After 2 days of testimony and hours of deliberation, the jury handed down their verdict on these sentencing factors — and as with their previous verdict, their decision was 12-0 on all factors.
There are 6 factors the jury was deliberating:
- That there is a high probability that the defendant cannot be rehabilitated.
- That the defendant’s crimes were precipitated by his unreasonable racial and religious bias.
- That the defendant demonstrated no remorse for his acts.
- That the defendant’s acts demonstrated his callous disregard for the value of human life.
- That the defendant is likely to commit future acts of violence.
- That defendant was at least 18 years of age at the time the murders were committed.
Read the jury instructions below
The jury will not make a recommendation on sentencing. Judge Albrecht will impose the prison sentence for Jeremy Christian. The sentencing is likely to take place some time in late March, but the exact date has not yet been determined.
Jurors now discharged
Judge Albrecht officially discharged the jurors from service, but she took some time to meet with them alongside several trauma intervention workers, giving them some information about coping following this kind of trial.
During the trial, the jurors were asked to review a lot of graphic testimony and evidence. According to the paperwork she gave them, typical signs of distress following jury duty include anxiety, difficulty sleeping, fear/guilt, difficulty focusing and more.
The resource sheet includes tips like getting plenty of rest, meditating, talking about feelings with family and friends, and avoiding overuse of substances like alcohol and caffeine.
The judge also gave them a number for the Multnomah County Mental Health Call Center.
Jeremy Christian, 37, was found unanimously guilty on all 12 charges — including 2 counts of murder — he faced for a brutal attack on a MAX Green Line in 2017.
The jury then listened to arguments on Tuesday and Wednesday from the prosecution and defense whether “enhanced factors” could be considered for his sentencing.
Jurors requested definitions for the words “precipitated” and “rehabilitate” Wednesday morning. These are not legal terms, but Judge Albrecht acknowledged that, since they received so many legal definitions with the original verdict instructions, the jurors may have gotten confused.
Albrecht said she would instruct the jurors to think of the words as they would use them in “everyday life.” Jurors are not allowed to consult dictionaries or outside sources during deliberations, so the judge took input from both sets of attorneys and offered the following definitions:
Precipitated: Brought about especially abruptly; acting with excessive haste or impulse; lacking due deliberation.

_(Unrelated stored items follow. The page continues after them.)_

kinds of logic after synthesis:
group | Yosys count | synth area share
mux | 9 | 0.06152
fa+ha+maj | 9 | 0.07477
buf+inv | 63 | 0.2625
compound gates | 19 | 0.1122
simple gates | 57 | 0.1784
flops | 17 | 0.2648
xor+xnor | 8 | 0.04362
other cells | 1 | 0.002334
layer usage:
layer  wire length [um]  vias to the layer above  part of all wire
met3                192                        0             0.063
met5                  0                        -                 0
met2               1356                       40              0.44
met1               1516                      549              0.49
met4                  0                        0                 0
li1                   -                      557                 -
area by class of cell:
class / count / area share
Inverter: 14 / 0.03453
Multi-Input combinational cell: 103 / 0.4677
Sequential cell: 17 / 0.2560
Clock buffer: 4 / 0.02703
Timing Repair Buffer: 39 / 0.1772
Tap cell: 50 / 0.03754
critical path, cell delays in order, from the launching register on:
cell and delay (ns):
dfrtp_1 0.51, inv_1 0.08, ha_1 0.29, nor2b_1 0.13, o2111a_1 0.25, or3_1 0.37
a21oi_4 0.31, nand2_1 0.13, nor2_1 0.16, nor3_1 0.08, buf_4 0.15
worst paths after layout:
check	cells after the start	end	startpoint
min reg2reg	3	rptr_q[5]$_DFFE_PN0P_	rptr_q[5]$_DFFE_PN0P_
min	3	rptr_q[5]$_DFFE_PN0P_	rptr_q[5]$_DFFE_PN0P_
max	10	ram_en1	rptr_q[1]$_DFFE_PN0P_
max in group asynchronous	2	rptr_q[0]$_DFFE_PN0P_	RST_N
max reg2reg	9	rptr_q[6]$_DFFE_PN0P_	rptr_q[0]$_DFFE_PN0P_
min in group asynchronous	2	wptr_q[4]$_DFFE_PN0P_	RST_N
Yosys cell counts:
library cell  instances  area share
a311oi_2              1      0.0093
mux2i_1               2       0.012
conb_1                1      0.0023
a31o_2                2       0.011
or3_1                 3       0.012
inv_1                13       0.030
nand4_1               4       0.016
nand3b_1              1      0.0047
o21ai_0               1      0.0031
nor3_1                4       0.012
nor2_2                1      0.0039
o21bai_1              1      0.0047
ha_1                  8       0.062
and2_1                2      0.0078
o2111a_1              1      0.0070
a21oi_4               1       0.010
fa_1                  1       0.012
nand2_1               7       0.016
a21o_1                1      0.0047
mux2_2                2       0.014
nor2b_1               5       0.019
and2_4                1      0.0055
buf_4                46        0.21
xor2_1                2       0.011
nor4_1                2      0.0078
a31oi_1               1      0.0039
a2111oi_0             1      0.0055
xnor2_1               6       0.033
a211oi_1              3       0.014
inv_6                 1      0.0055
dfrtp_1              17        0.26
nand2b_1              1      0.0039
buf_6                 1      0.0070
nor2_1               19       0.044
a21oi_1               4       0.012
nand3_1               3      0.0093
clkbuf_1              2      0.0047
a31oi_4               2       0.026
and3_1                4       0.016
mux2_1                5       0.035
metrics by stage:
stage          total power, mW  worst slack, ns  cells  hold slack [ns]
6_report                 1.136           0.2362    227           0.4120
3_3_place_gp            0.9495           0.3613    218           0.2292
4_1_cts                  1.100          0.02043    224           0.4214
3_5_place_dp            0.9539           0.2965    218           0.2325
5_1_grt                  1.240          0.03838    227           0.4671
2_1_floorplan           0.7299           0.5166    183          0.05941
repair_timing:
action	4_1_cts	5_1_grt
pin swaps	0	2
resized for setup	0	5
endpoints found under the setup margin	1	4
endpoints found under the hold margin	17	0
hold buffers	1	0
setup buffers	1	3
`config.mk`:
```
export PLATFORM = sky130hd
export DESIGN_NAME = tetris_input_ctrl
export DESIGN_NICKNAME = d
export VERILOG_FILES = /design/src/rtl/enum_type.sv /design/src/rtl/tetris_input_ctrl_btn.sv /design/src/rtl/tetris_input_ctrl.sv
export SDC_FILE = /design/constraint.sdc
export NUM_CORES = 1
export LEC_CHECK = 0
export ABC_AREA = 1
export BUFFER_PORTS_ARGS = -buffer_cell sky130_fd_sc_hd__buf_2
export CORE_MARGIN = 1
export CORE_UTILIZATION = 25
export DETAILED_ROUTE_END_ITERATION = 16
export SLEW_MARGIN = 20
export SYNTH_ARGS = -nofsm -noshare
export SYNTH_HDL_FRONTEND = slang
export SYNTH_HIERARCHICAL = 1
export SYNTH_SLANG_ARGS = --single-unit
```
`constraint.sdc`:
```
create_clock -name clk -period 2.25 [get_ports clk]
set_clock_uncertainty 0.15 [all_clocks]
set_input_delay 0.3375 -clock clk [delete_from_list [all_inputs] [get_ports clk]]
set_output_delay 0.3375 -clock clk [all_outputs]
set_load 0.005 [all_outputs]
```
==> config.mk <==
export PLATFORM = sky130hd
export DESIGN_NAME = uart_receive
export DESIGN_NICKNAME = d
export VERILOG_FILES = /design/src/rtl/uart_receive.sv
export SDC_FILE = /design/constraint.sdc
export NUM_CORES = 1
export LEC_CHECK = 0
export ABC_CLOCK_PERIOD_IN_PS = 2940
export CAP_MARGIN = 20
export CORE_MARGIN = 10
export CORE_UTILIZATION = 55
export CTS_BUF_LIST = sky130_fd_sc_hd__clkbuf_4 sky130_fd_sc_hd__clkbuf_8
export CTS_CLUSTER_DIAMETER = 150
export DETAILED_ROUTE_END_ITERATION = 8
export PLACE_DENSITY = 0.88
export SYNTH_ARGS = -nofsm -noshare
export SYNTH_HDL_FRONTEND = slang
export SYNTH_SLANG_ARGS = --single-unit
export TNS_END_PERCENT = 10
==> constraint.sdc <==
create_clock -name clk -period 2.94 [get_ports clk]
set_clock_uncertainty 0.05 [all_clocks]
set_input_delay 0.735 -clock clk [delete_from_list [all_inputs] [get_ports clk]]
set_output_delay 0.735 -clock clk [all_outputs]
set_load 0.05 [all_outputs]
===== config.mk =====
export PLATFORM = sky130hd
export DESIGN_NAME = pipe_hazard_ctrl
export DESIGN_NICKNAME = d
export VERILOG_FILES = /design/src/rtl/pipe_hazard_ctrl_pkg.sv /design/src/rtl/pipe_hazard_ctrl_sat_counter.sv /design/src/rtl/pipe_hazard_ctrl.sv
export SDC_FILE = /design/constraint.sdc
export NUM_CORES = 1
export LEC_CHECK = 0
export CELL_PAD_IN_SITES_DETAIL_PLACEMENT = 0
export CELL_PAD_IN_SITES_GLOBAL_PLACEMENT = 1
export CORE_UTILIZATION = 25
export DETAILED_ROUTE_END_ITERATION = 8
export GPL_ROUTABILITY_DRIVEN = 0
export GPL_TIMING_DRIVEN = 1
export PLACE_DENSITY_LB_ADDON = 0.1
export SLEW_MARGIN = 40
export SYNTH_ARGS = -nofsm -noshare
export SYNTH_HDL_FRONTEND = slang
export SYNTH_SLANG_ARGS = --single-unit

===== constraint.sdc =====
create_clock -name clk -period 4.75 [get_ports clk]
set_input_delay 0.95 -clock clk [delete_from_list [all_inputs] [get_ports clk]]
set_output_delay 0.95 -clock clk [all_outputs]
set_load 0.1 [all_outputs]

===== src/rtl/pipe_hazard_ctrl_pkg.sv =====
// Shared types and constants for the pipeline hazard controller.
package pipe_hazard_ctrl_pkg;

  localparam int unsigned REG_W     = 4;
  localparam int unsigned CNT_W     = 16;
  localparam int unsigned DRAIN_CYC = 3;
  localparam int unsigned DRAIN_W   = 2;

  localparam logic [REG_W-1:0] ZERO_REG = 4'd0;

  typedef enum logic [1:0] {
    RUN        = 2'd0,
    HALT_DRAIN = 2'd1,
    HALTED     = 2'd2
  } state_t;

endpackage


===== src/rtl/pipe_hazard_ctrl_sat_counter.sv =====
// Saturating up-counter with synchronous clear and increment enable.
module sat_counter #(
  parameter int unsigned W = 16
) (
  input  logic         clk,
  input  logic         clr_i,
  input  logic         en_i,
  output logic [W-1:0] cnt_o
);

  logic [W-1:0] cnt_q;
  logic [W-1:0] cnt_d;

  // Next value: hold at all-ones once reached.
  always_comb begin
    cnt_d = cnt_q;
    if (en_i && (cnt_q != {W{1'b1}})) begin
      cnt_d = cnt_q + W'(1);
    end
  end

  // Count register, cleared synchronously.
  always_ff @(posedge clk) begin
    if (clr_i) begin
      cnt_q <= '0;
    end else begin
      cnt_q <= cnt_d;
    end
  end

  assign cnt_o = cnt_q;

endmodule


===== src/rtl/pipe_hazard_ctrl.sv =====
// Stall/flush/halt sequencer for the 5-stage pipeline.
module pipe_hazard_ctrl
  import pipe_hazard_ctrl_pkg::*;
(
  input  logic             clk,
  input  logic             rst,
  input  logic             id_valid,
  input  logic [REG_W-1:0] id_src1,
  input  logic [REG_W-1:0] id_src2,
  input  logic             id_src1_use,
  input  logic             id_src2_use,
  input  logic             id_jr,
  input  logic [REG_W-1:0] id_jr_reg,
  input  logic             id_hlt,
  input  logic [REG_W-1:0] ex_dst,
  input  logic             ex_we,
  input  logic             ex_mem_re,
  input  logic             ex_br_taken,
  output logic             stall_pc,
  output logic             stall_if_id,
  output logic             flush_if_id,
  output logic             bubble_id_ex,
  output logic             jr_redirect,
  output logic             halted,
  output logic [CNT_W-1:0] stall_cnt,
  output logic [CNT_W-1:0] flush_cnt
);

  state_t             state_q;
  state_t             state_d;
  logic [DRAIN_W-1:0] drain_q;
  logic [DRAIN_W-1:0] drain_d;
  logic               lu_c;
  logic               src_hit_c;

  // Load-use: only a load in EX is too late for forwarding; r0 never hazards.
  always_comb begin
    src_hit_c = (id_src1_use && (id_src1 == ex_dst)) ||
                (id_src2_use && (id_src2 == ex_dst)) ||
                (id_jr       && (id_jr_reg == ex_dst));
    lu_c      = ex_mem_re && ex_we && (ex_dst != ZERO_REG) && id_valid && src_hit_c;
  end

  // State and drain counter registers.
  always_ff @(posedge clk) begin
    if (rst) begin
      state_q <= RUN;
      drain_q <= '0;
    end else begin
      state_q <= state_d;
      drain_q <= drain_d;
    end
  end

  // Next-state and pipeline control; everything is quiet while in reset.
  always_comb begin
    state_d      = state_q;
    drain_d      = drain_q;
    stall_pc     = 1'b0;
    stall_if_id  = 1'b0;
    flush_if_id  = 1'b0;
    bubble_id_ex = 1'b0;
    jr_redirect  = 1'b0;
    halted       = 1'b0;
    if (!rst) begin
      unique case (state_q)
        RUN: begin
          if (ex_br_taken) begin
            flush_if_id  = 1'b1;
            bubble_id_ex = 1'b1;
          end else if (lu_c) begin
            stall_pc     = 1'b1;
            stall_if_id  = 1'b1;
            bubble_id_ex = 1'b1;
          end else if (id_valid && id_jr) begin
            jr_redirect  = 1'b1;
            flush_if_id  = 1'b1;
          end else if (id_valid && id_hlt) begin
            stall_pc     = 1'b1;
            flush_if_id  = 1'b1;
            state_d      = HALT_DRAIN;
            drain_d      = DRAIN_W'(DRAIN_CYC);
          end
        end
        HALT_DRAIN: begin
          stall_pc    = 1'b1;
          flush_if_id = 1'b1;
          if (drain_q <= DRAIN_W'(1)) begin
            state_d = HALTED;
            drain_d = '0;
          end else begin
            drain_d = drain_q - DRAIN_W'(1);
          end
        end
        HALTED: begin
          halted      = 1'b1;
          stall_pc    = 1'b1;
          flush_if_id = 1'b1;
        end
        default: begin
          state_d = RUN;
        end
      endcase
    end
  end

  logic stall_inc_c;
  logic flush_inc_c;

  // Performance events count only in RUN.
  always_comb begin
    stall_inc_c = stall_pc && (state_q == RUN);
    flush_inc_c = flush_if_id && (state_q == RUN);
  end

  sat_counter #(.W(CNT_W)) u_stall_cnt (
    .clk   (clk),
    .clr_i (rst),
    .en_i  (stall_inc_c),
    .cnt_o (stall_cnt)
  );

  sat_counter #(.W(CNT_W)) u_flush_cnt (
    .clk   (clk),
    .clr_i (rst),
    .en_i  (flush_inc_c),
    .cnt_o (flush_cnt)
  );

endmodule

Rehabilitate: To restore or bring to the condition of health or useful and constructive activity; to restore life through education and therapy.
Prosecutors laid out their case that the convicted killer “absolutely” could hurt someone again. The defense said “he’s not going to be the same person” when he’s 40 or 50 or 60.
No official sentencing date has been set, but both sides are looking to late March. Christian faces a maximum of life in prison without parole. In late October 2019, prosecutors filed a motion agreeing with a defense motion that took the death penalty off the table. The defense filed the motion after Oregon law changed.